$ cat config.mk
export PLATFORM = sky130hd
export DESIGN_NAME = mdu_iter
export DESIGN_NICKNAME = d
export VERILOG_FILES = /design/src/rtl/mdu_iter_pkg.sv /design/src/rtl/mdu_div_core.sv /design/src/rtl/mdu_iter.sv
export SDC_FILE = /design/constraint.sdc
export NUM_CORES = 2
export LEC_CHECK = 0
export ABC_AREA = 1
export ABC_CLOCK_PERIOD_IN_PS = 3280
export CORE_UTILIZATION = 40
export CTS_BUF_LIST = sky130_fd_sc_hd__clkbuf_8
export DETAILED_ROUTE_END_ITERATION = 8
export HOLD_SLACK_MARGIN = 0.06
export PLACE_DENSITY = 0.69
export SYNTH_ARGS = -nofsm -noshare
export SYNTH_HDL_FRONTEND = slang
export SYNTH_SLANG_ARGS = --single-unit
$ cat constraint.sdc
create_clock -name clk -period 3.28 [get_ports clk]
set_input_delay 0.492 -clock clk [delete_from_list [all_inputs] [get_ports clk]]
set_output_delay 0.492 -clock clk [all_outputs]
set_load 0.005 [all_outputs]
$ cat src/rtl/mdu_iter_pkg.sv
// +----------------------------------------------------------------------------
// | mdu_iter_pkg : shared decoder op codes, MDU state encoding and constants
// | Revision     : 1.0
// +----------------------------------------------------------------------------
`default_nettype none

package mdu_iter_pkg;

  localparam int SEL_DIV_WIDTH = 4;

  localparam logic [SEL_DIV_WIDTH-1:0] SEL_NONE  = 4'd0;
  localparam logic [SEL_DIV_WIDTH-1:0] SEL_MUL   = 4'd1;
  localparam logic [SEL_DIV_WIDTH-1:0] SEL_DIV   = 4'd2;
  localparam logic [SEL_DIV_WIDTH-1:0] SEL_DIVU  = 4'd3;
  localparam logic [SEL_DIV_WIDTH-1:0] SEL_REM   = 4'd4;
  localparam logic [SEL_DIV_WIDTH-1:0] SEL_REMU  = 4'd5;
  localparam logic [SEL_DIV_WIDTH-1:0] SEL_MULW  = 4'd6;
  localparam logic [SEL_DIV_WIDTH-1:0] SEL_DIVW  = 4'd7;
  localparam logic [SEL_DIV_WIDTH-1:0] SEL_DIVUW = 4'd8;
  localparam logic [SEL_DIV_WIDTH-1:0] SEL_REMW  = 4'd9;
  localparam logic [SEL_DIV_WIDTH-1:0] SEL_REMUW = 4'd10;

  typedef enum logic [1:0] {
    S_IDLE = 2'd0,
    S_CALC = 2'd1,
    S_FIX  = 2'd2,
    S_DONE = 2'd3
  } mdu_state_e;

  localparam logic [63:0] XLEN_MIN = 64'h8000_0000_0000_0000;
  localparam logic [31:0] W_MIN    = 32'h8000_0000;

endpackage

`default_nettype wire

$ cat src/rtl/mdu_div_core.sv
// +----------------------------------------------------------------------------
// | mdu_div_core : restoring-division remainder/quotient shift register
// | Revision     : 1.0
// +----------------------------------------------------------------------------
`default_nettype none

module mdu_div_core #(
  parameter int XLEN           = 64,
  parameter int BITS_PER_CYCLE = 1
) (
  input  logic            clk,
  input  logic            reset,
  input  logic            start_i,
  input  logic            step_i,
  input  logic [XLEN-1:0] dividend_i,
  input  logic [XLEN-1:0] divisor_i,
  output logic [XLEN-1:0] quot_o,
  output logic [XLEN-1:0] rem_o
);

  logic [XLEN-1:0] rem_q, rem_d, quot_q, quot_d, divisor_q;
  logic [XLEN:0]   w_shift, w_diff;

  // Dividend bits leave quot MSB-first while quotient bits enter at the LSB.
  always_comb begin
    rem_d   = rem_q;
    quot_d  = quot_q;
    w_shift = '0;
    w_diff  = '0;
    for (int i = 0; i < BITS_PER_CYCLE; i++) begin
      w_shift = {rem_d, quot_d[XLEN-1]};
      w_diff  = w_shift - {1'b0, divisor_q};
      quot_d  = {quot_d[XLEN-2:0], 1'b0};
      if (w_shift >= {1'b0, divisor_q}) begin
        rem_d     = w_diff[XLEN-1:0];
        quot_d[0] = 1'b1;
      end else begin
        rem_d = w_shift[XLEN-1:0];
      end
    end
  end

  always_ff @(posedge clk) begin
    if (reset) begin
      rem_q     <= '0;
      quot_q    <= '0;
      divisor_q <= '0;
    end else if (start_i) begin
      rem_q     <= '0;
      quot_q    <= dividend_i;
      divisor_q <= divisor_i;
    end else if (step_i) begin
      rem_q  <= rem_d;
      quot_q <= quot_d;
    end
  end

  assign quot_o = quot_q;
  assign rem_o  = rem_q;

endmodule

`default_nettype wire

$ cat src/rtl/mdu_iter.sv
// +----------------------------------------------------------------------------
// | mdu_iter : iterative RV64 M-extension multiply/divide unit
// | Optional : MDU_FAST_MUL_EN selects a single-cycle multiplier for MUL/MULW
// | Revision : 1.0
// +----------------------------------------------------------------------------
`default_nettype none

module mdu_iter
  import mdu_iter_pkg::*;
#(
  parameter int XLEN           = 64,
  parameter int BITS_PER_CYCLE = 1
) (
  input  logic                     clk,
  input  logic                     reset,
  input  logic                     valid_in,
  input  logic [SEL_DIV_WIDTH-1:0] op,
  input  logic [XLEN-1:0]          src_a,
  input  logic [XLEN-1:0]          src_b,
  input  logic                     flush,
  output logic                     busy,
  output logic                     done,
  output logic [XLEN-1:0]          result
);

  localparam int              HALF        = XLEN / 2;
  localparam int              CNT_W       = 7;
  localparam logic [CNT_W-1:0] C_LAST_FULL = CNT_W'(XLEN / BITS_PER_CYCLE - 1);
  localparam logic [CNT_W-1:0] C_LAST_W    = CNT_W'(HALF / BITS_PER_CYCLE - 1);

  function automatic logic [XLEN-1:0] sext_w(input logic [HALF-1:0] v);
    return {{HALF{v[HALF-1]}}, v};
  endfunction

  mdu_state_e       state_q, state_d;
  logic [CNT_W-1:0] cnt_q, cnt_d;
  logic             is_w_q, is_div_q, is_rem_q, neg_q_q, neg_r_q;
  logic [XLEN-1:0]  acc_q, acc_d, mcand_q, mcand_d, mplier_q, mplier_d, result_q;

  logic             w_is_w, w_is_div, w_is_rem, w_is_signed;
  logic             w_a_neg, w_b_neg, w_accept, w_special, w_fast;
  logic [XLEN-1:0]  w_a_ext, w_b_ext, w_a_mag, w_b_mag, w_dividend;
  logic [XLEN-1:0]  w_spec_raw, w_spec_res, w_acc_init;
  logic [XLEN-1:0]  w_quot, w_rem, w_q_fix, w_r_fix, w_raw, w_fix_res;

  assign w_is_w      = op inside {SEL_MULW, SEL_DIVW, SEL_DIVUW, SEL_REMW, SEL_REMUW};
  assign w_is_div    = op inside {SEL_DIV, SEL_DIVU, SEL_REM, SEL_REMU,
                                  SEL_DIVW, SEL_DIVUW, SEL_REMW, SEL_REMUW};
  assign w_is_rem    = op inside {SEL_REM, SEL_REMU, SEL_REMW, SEL_REMUW};
  assign w_is_signed = op inside {SEL_DIV, SEL_REM, SEL_DIVW, SEL_REMW};

  // W dividends sit in the upper half so only HALF iterations are needed.
  always_comb begin
    if (w_is_w) begin
      w_a_ext = w_is_signed ? sext_w(src_a[HALF-1:0]) : {{HALF{1'b0}}, src_a[HALF-1:0]};
      w_b_ext = w_is_signed ? sext_w(src_b[HALF-1:0]) : {{HALF{1'b0}}, src_b[HALF-1:0]};
    end else begin
      w_a_ext = src_a;
      w_b_ext = src_b;
    end
    w_a_neg    = w_is_signed & w_a_ext[XLEN-1];
    w_b_neg    = w_is_signed & w_b_ext[XLEN-1];
    w_a_mag    = w_a_neg ? -w_a_ext : w_a_ext;
    w_b_mag    = w_b_neg ? -w_b_ext : w_b_ext;
    w_dividend = w_is_w ? (w_a_mag << HALF) : w_a_mag;

    w_special  = 1'b0;
    w_spec_raw = '0;
    if (w_is_div && (w_b_ext == '0)) begin
      w_special  = 1'b1;
      w_spec_raw = w_is_rem ? w_a_ext : '1;
    end else if (w_is_div && w_is_signed && (w_b_ext == '1) &&
                 (w_a_ext == (w_is_w ? sext_w(W_MIN) : XLEN_MIN))) begin
      w_special  = 1'b1;
      w_spec_raw = w_is_rem ? '0 : w_a_ext;
    end
    w_spec_res = w_is_w ? sext_w(w_spec_raw[HALF-1:0]) : w_spec_raw;
  end

`ifdef MDU_FAST_MUL_EN
  assign w_fast     = !w_is_div;
  assign w_acc_init = src_a * src_b;
`else
  assign w_fast     = 1'b0;
  assign w_acc_init = '0;
`endif

  assign w_accept = valid_in && (op != SEL_NONE) && (state_q == S_IDLE) && !flush;

  always_comb begin
    state_d = state_q;
    cnt_d   = cnt_q;
    case (state_q)
      S_IDLE: if (w_accept) begin
        if (w_special)   state_d = S_DONE;
        else if (w_fast) state_d = S_FIX;
        else begin
          state_d = S_CALC;
          cnt_d   = w_is_w ? C_LAST_W : C_LAST_FULL;
        end
      end
      S_CALC: begin
        if (cnt_q == '0) state_d = S_FIX;
        else             cnt_d   = cnt_q - 1'b1;
      end
      S_FIX:   state_d = S_DONE;
      S_DONE:  state_d = S_IDLE;
      default: state_d = S_IDLE;
    endcase
    if (flush) state_d = S_IDLE;
  end

  always_comb begin
    acc_d    = acc_q;
    mcand_d  = mcand_q;
    mplier_d = mplier_q;
    for (int i = 0; i < BITS_PER_CYCLE; i++) begin
      if (mplier_d[0]) acc_d = acc_d + mcand_d;
      mcand_d  = mcand_d << 1;
      mplier_d = mplier_d >> 1;
    end
  end

  mdu_div_core #(
    .XLEN           (XLEN),
    .BITS_PER_CYCLE (BITS_PER_CYCLE)
  ) u_div_core (
    .clk        (clk),
    .reset      (reset),
    .start_i    (w_accept),
    .step_i     ((state_q == S_CALC) && is_div_q),
    .dividend_i (w_dividend),
    .divisor_i  (w_b_mag),
    .quot_o     (w_quot),
    .rem_o      (w_rem)
  );

  always_comb begin
    w_q_fix   = neg_q_q ? -w_quot : w_quot;
    w_r_fix   = neg_r_q ? -w_rem : w_rem;
    w_raw     = is_div_q ? (is_rem_q ? w_r_fix : w_q_fix) : acc_q;
    w_fix_res = is_w_q ? sext_w(w_raw[HALF-1:0]) : w_raw;
  end

  always_ff @(posedge clk) begin
    if (reset) begin
      state_q  <= S_IDLE;
      cnt_q    <= '0;
      is_w_q   <= 1'b0;
      is_div_q <= 1'b0;
      is_rem_q <= 1'b0;
      neg_q_q  <= 1'b0;
      neg_r_q  <= 1'b0;
      acc_q    <= '0;
      mcand_q  <= '0;
      mplier_q <= '0;
      result_q <= '0;
    end else begin
      state_q <= state_d;
      cnt_q   <= cnt_d;
      if (w_accept) begin
        is_w_q   <= w_is_w;
        is_div_q <= w_is_div;
        is_rem_q <= w_is_rem;
        neg_q_q  <= w_a_neg ^ w_b_neg;
        neg_r_q  <= w_a_neg;
        acc_q    <= w_acc_init;
        mcand_q  <= w_a_ext;
        mplier_q <= w_b_ext;
      end else if ((state_q == S_CALC) && !is_div_q) begin
        acc_q    <= acc_d;
        mcand_q  <= mcand_d;
        mplier_q <= mplier_d;
      end
      if (w_accept && w_special)
        result_q <= w_spec_res;
      else if ((state_q == S_FIX) && !flush)
        result_q <= w_fix_res;
    end
  end

  assign busy   = (state_q != S_IDLE) || w_accept;
  assign done   = (state_q == S_DONE);
  assign result = result_q;

endmodule

`default_nettype wire

* After elaboration in Yosys (flattened, before gate mapping) *
Index checks and enable logic that the tools add are counted.

cells by class
  add/subtract/negate cells = 7
  magnitude comparators = 1
  eq/ne operators = 18
  mux-type cells = 39
  bitwise gates (word level) = 3
  reduce and logical (&&, ||, !) cells = 32

operator list
  operator                                             number
  two-way mux 64 bit                                   26
  negator 64 bit                                       4
  >= comparator 65 x 64 -> 1 bit                       1
  adder 64 bit                                         1
  equality test 64 bit                                 1
  equality test 64 bit, second input constant          1
  logical NOT 64 bit                                   1
  subtractor 64 bit                                    1
  two-way mux 63 bit                                   1
  two-way mux 7 bit                                    3
  equality test 4 x 3 -> 1 bit, second input constant  4
  one-hot mux 7 bit (2 select lines)                   1
  equality test 4 bit, second input constant           3
  nonzero test 4 bit                                   3
  logical AND 1 bit                                    11
  nonzero test 2 bit                                   5
  equality test 4 x 2 -> 1 bit, second input constant  2
  != test 2 bit, second input constant                 4
  one-hot mux 2 bit (4 select lines)                   1
  nonzero test 8 bit                                   1
  logical NOT 7 bit                                    1
  subtractor 7 x 1 -> 7 bit, second input constant     1
  two-way mux 2 bit                                    3
  two-way mux 6 bit                                    1
  12 further kinds                                     19

word-level totals
  register bits after elaboration = 462
  bits of input ports = 136
  output and inout bits = 66
  logic and storage cells = 114

* Depth between registers and ports, before layout *
  depth after elaboration = 12
  depth in mapped cells = 22
  depth with buffers taken out = 22

* Hierarchy *
A second synthesis with hierarchy kept.

unflattened totals
  cell total of the unflattened synthesis = 7188
  area total of the unflattened synthesis = 41076.9 sq um

modules (own cells, without submodules)
  module        times used  cells each  area each (sq um)  seq. area each (sq um)
  mdu_iter      1           4819        26884.5            5405.2
  mdu_div_core  1           2369        14192.4            3843.7

* Worst setup path before layout *
No wires, ideal clock.

  path kind = input -> register
  start = input src_b[0]
  end = register result_q[47] (netlist: result[47])
  setup time = 132 ps
  arrival = 2608 ps
  data required time = 3148 ps
  path slack = 540 ps
  cell stages on the path = 20
  path buffers = 1
  cells stage by stage = inv_1 > ha_1 > nand3_1 > nor2_1 > nand3_1 > nor2_1 > nand3_1 > nor2_1 > nand3_1 > nor2_4 > nand2_4 > nand2_4 > nand2_4 > nor2_1 > nand2_1 > nand2_2 > buf_4 > nand2_1 > nand2_1 > a21oi_1

on the way
  cells in the longest elaborated chain, start to end = 9
  elaborated cells between the ends (all ways) = 15
  those cells by class = 1 x eq/ne; 8 x mux; 6 x reduce/logical

ends and longest elaborated chain
  what                                                             RTL line                         source
  start: declaration                                               mdu_iter.sv:19                   input logic [XLEN-1:0] src_b,
  two-way mux 64 bit                                               mdu_iter.sv:56                   w_b_ext = w_is_signed ? sext_w(src_b[HALF-1:0]) : {{HALF{1'b0}}, src_b[HALF-1:0]};
  two-way mux 64 bit *                                             mdu_iter.sv:54                   if (w_is_w) begin
  equality test 64 bit                                             mdu_iter.sv:72                   end else if (w_is_div && w_is_signed && (w_b_ext == '1) &&
  logical AND 1 bit (2 in series)                                  mdu_iter.sv:72
  two-way mux 64 bit / two-way mux 1 bit (equally long branches)   mdu_iter.sv:72
  two-way mux 64 bit / two-way mux 1 bit (equally long branches)   mdu_iter.sv:69                   if (w_is_div && (w_b_ext == '0)) begin
  two-way mux 64 bit / logical AND 1 bit (equally long branches)   mdu_iter.sv:77, mdu_iter.sv:175
  two-way mux 64 bit / nonzero test 2 bit (equally long branches)  --
  end signal: assignment                                           mdu_iter.sv:176                  result_q <= w_spec_res;
  end signal: assignment                                           mdu_iter.sv:178                  result_q <= w_fix_res;
  end: declaration                                                 mdu_iter.sv:38                   logic [XLEN-1:0] acc_q, acc_d, mcand_q, mcand_d, mplier_q, mplier_d, result_q;

Every way passes the cells marked *; elsewhere a longest branch is shown, timed or not.
A chain may end at the register's enable or synchronous reset.

* Worst setup path in the final report *
  start = register state_q[1]
  end = output busy

on the way
  cells in the longest elaborated chain, start to end = 4
  elaborated cells between the ends (all ways) = 5
  those cells by class = 5 x reduce/logical

ends and longest elaborated chain
  what                             RTL line         source
  start: declaration               mdu_iter.sv:35   mdu_state_e state_q, state_d;
  start signal: assignment         mdu_iter.sv:159  state_q <= state_d;
  logical NOT 2 bit                mdu_iter.sv:88   assign w_accept = valid_in && (op != SEL_NONE) && (state_q == S_IDLE) && !flush;
  logical AND 1 bit (2 in series)  mdu_iter.sv:88
  logical OR 1 bit *               mdu_iter.sv:182  assign busy = (state_q != S_IDLE) || w_accept;
  end: declaration                 mdu_iter.sv:21   output logic busy,

Marks and branches as above.

==> results.yml <==
critical_path:
  cp-end-kind: "output pin"
  critPathKind: "reg2out"
  critPathLaunchType: "flop"
  slowest_delay_ns: 0.53
  cp_cell_sequence: "inv_1, ha_4, inv_1, nor2_4, nand2_4, buf_16, nand2_2, clkdlybuf4s50_1"
  critPathSlowestCell: "clkdlybuf4s50_1"
  cp_max_fo: 13
  cp.required_ns: 2.79
  critPathArrivalTime_ns: 2.71
  crit_top_cell: "inv_1"
yosys:
  syn_inst: 6521
  synth_flop_cell: "dfxtp_1"
  yosysTopAreaCell: "dfxtp_1"
  synth_edf_count: 0
  seq_area_frac_synth_pct: 24.2
  ys_warn_count: 0
  synth_top_area_share_pct: 24.2
  synth_fp_nets: 6797
  yosys-top-cells-area: "dfxtp_1 (24%), nand2_1 (15%), o21ai_0 (11%)"
  yosys.cell_types.count: 59
  async_flop_share_pct: 0
  synth_area_per_cell_um2: 5.86
  ys_seq_elements: 462
  synth_area_um2: 38200
power:
  swShare_pct: 37.6
  powerDensity_nw_per_um2: 401
  p_sw_mw: 7.43
  pwr-share-clk_pct: 36.2
  p_seq_share_pct: 31.2
  p_comb_share_pct: 32.6
  p_leak_nw: 23.2
  p_total_mw: 19.8
  vdd_drop_max_mv: 0.307
  internal_power_mw: 12.3
sta:
  period_needed_ns: 3.20
  drv_slew: 0
  whs_ns: 0.198
  fin_crit_sh_pct: 97.5
  clock_skew_ns: 0.0730
  slew_headroom_pct: 36.4
  worstMarginPinSlew_ns: 0.945
  setup_viol: 0
  fmax_mhz: 313
  finalHoldViolCount: 0
cells_and_area:
  final_cell_mix: "nand2_1 (1558), inv_1 (808), o21ai_0 (804)"
  nNetsFinal: 7570
  layout-drive-gt1-share_pct: 13.6
  regArea_um2: 9260
  utilization_pct: 52.0
  final_common_cell: "nand2_1"
  fin_area_um2: 49300
  multi_input_area_um2: 25000
  area_growth_syn_to_layout_pct: 28.9
  n_fill_cell: 10000
route:
  vias: 49200
  wl_met3_um: 25000
  drt_iter0_drc: 6260
  detail-route-antenna-nets: 0
  dr.max_layer_used: "met5"
  wl_met1_um: 84100
  dr_wl_met2_um: 81300
  via_per_inst: 5.70
  routed_wl_um: 201000
  first_pass_iters: 7
  drc: 0
  wl_per_cell_um: 23.2
die:
  die_area_um2: 96800
  io_pins: 202
  die_y_um: 311
  core_area_um2: 94900
  rows: 113
  die_x_um: 311
  start_util_pct: 40.3
clock_tree:
  clkTransAtPathRegs_ns: 0.07
  cts-root-buf: "clkbuf_8"
  cts_hold_buf: 0
  cts_buffers: 93
  clk_path_buf_depth: 3
  clock_sinks: 462
  cts_tree: "yes"
  clock_latency_ns: 0.79
  htree_num_levels: 3
job:
  drv_cap: 0
worst_hold_path:
  hold_path.class: "in2reg"
global_route:
  grt_first_pass_wirelength_um: 286000
  grt_overflow: 0
  grt_max_degree: 93
  grt_pass1_vias: 44700
  grt_usage_pct: 39.4
  antenna_found_initial: 20
placed_design:
  io_buffers: 201
  placed_area_um2: 46800
  dp_hpwl_um: 160000
  gp_congestion: 1.09
status:
  status: "completed"
==> power groups by stage <==
stage	logic (mW)	clock network (mW)	registers, mW
6_report	6.44	7.17	6.16
5_1_grt	6.86	7.45	6.17
4_1_cts	6.13	7.20	6.14
3_5_place_dp	6.09	0	6.26
3_3_place_gp	6.07	0	6.26
2_1_floorplan	3.27	0	6.15
==> worst paths after layout <==
check | from | endpoint | slack [ns] | depth (start not counted)
setup / recovery | state_q[1] | busy | 0.08 | 8
hold / removal | reset | mcand_q[38] | 0.20 | 2
setup reg to reg | u_div_core.divisor_q[32] | u_div_core.quot_o[0] | 0.12 | 15
hold reg to reg | cnt_q[0] | cnt_q[0] | 0.46 | 2
==> per-layer routing <==
layer / up-vias / global-route usage, %
met5: - / 0
met4: 16 / 17.5
met1: 22800 / 54.3
met2: 2815 / 56.8
met3: 435 / 10.5
li1: 23100 / -
==> critical path, delay by kind of cell, from the launching register on <==
family	cells	cell delay (ns)
adders and majority gates	1	0.18
buffers and inverters	4	0.98
DFF	1	0.34
and+or+nand+nor	3	0.41
==> cell families after synthesis <==
logic type                 after synthesis  synth area share [%]
buffers and inverters                 1089                  11.1
and+or+nand+nor                       2877                  30.8
adders and majority gates              140                  4.62
DFF                                    462                  24.2
xor gates and xnor gates               166                  3.80
AOI/OAI and AO/OA                     1787                  25.5
==> synth_stat cells, types with 11 or more instances <==
library cell,n
o31ai_1,11
buf_4,16
o21bai_1,39
buf_1,20
nand3b_1,14
a31oi_1,88
a21o_1,27
a221oi_1,17
or2_2,16
nand2_1,1568
a21oi_1,555
xor2_1,131
o21ai_0,813
xnor2_1,35
nand4_1,36
inv_1,791
clkbuf_1,214
o21ai_1,53
o21a_1,13
o22ai_1,49
dfxtp_1,462
nor2_1,721
a21boi_0,11
o221ai_1,14
nand3_1,351
nor3_1,104
o211ai_1,71
ha_1,138
nor4_1,33
buf_2,26
==> through the flow <==
step / setup slack [ns] / setup TNS (ns) / instances
floorplan: 0.540 / 0 / 6521
global placement: -0.746 / -64.46 / 8456
detailed placement: -0.822 / -76.39 / 8456
CTS: 0.00519 / 0 / 8627
global route: -0.000179 / -0.000179 / 8636
finish: 0.0829 / 0 / 8640
==> state kept, by name, summed over array words and instances (netlist names), 7 cells and up <==
register,flops
u_div_core.rem_o,64
acc_q,64
u_div_core.quot_o,64
u_div_core.divisor_q,64
result,64
cnt_q,7
mcand_q,64
mplier_q,64
==> timing repair <==
action / in CTS / in global routing
cloned: 0 / 6
endpoints found under the hold margin: 0 / 0
gates resized for setup: 7 / 41
pin swaps: 0 / 6
endpoints found under the setup margin: 4 / 146
buffers inserted: 0 / 2
==> area by class of cell <==
cell class	count	share of cell area, %
flip-flops and latches	462	18.8
multi-input cells	4972	50.6
inverters	806	6.17
well taps	1265	3.21
repair buffers	959	16.7
clock inverters	49	1.05
diodes	5	0.0254
clock buffers	122	3.41
(Power assumes the default switching activity.)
::::::::::
Exercise details —
Set the lines down exactly, from the first line of the records to the line where "create_clock -name clk" appears, with both ends kept.

Answer to this problem —
$ cat config.mk
export PLATFORM = sky130hd
export DESIGN_NAME = mdu_iter
export DESIGN_NICKNAME = d
export VERILOG_FILES = /design/src/rtl/mdu_iter_pkg.sv /design/src/rtl/mdu_div_core.sv /design/src/rtl/mdu_iter.sv
export SDC_FILE = /design/constraint.sdc
export NUM_CORES = 2
export LEC_CHECK = 0
export ABC_AREA = 1
export ABC_CLOCK_PERIOD_IN_PS = 3280
export CORE_UTILIZATION = 40
export CTS_BUF_LIST = sky130_fd_sc_hd__clkbuf_8
export DETAILED_ROUTE_END_ITERATION = 8
export HOLD_SLACK_MARGIN = 0.06
export PLACE_DENSITY = 0.69
export SYNTH_ARGS = -nofsm -noshare
export SYNTH_HDL_FRONTEND = slang
export SYNTH_SLANG_ARGS = --single-unit
$ cat constraint.sdc
create_clock -name clk -period 3.28 [get_ports clk]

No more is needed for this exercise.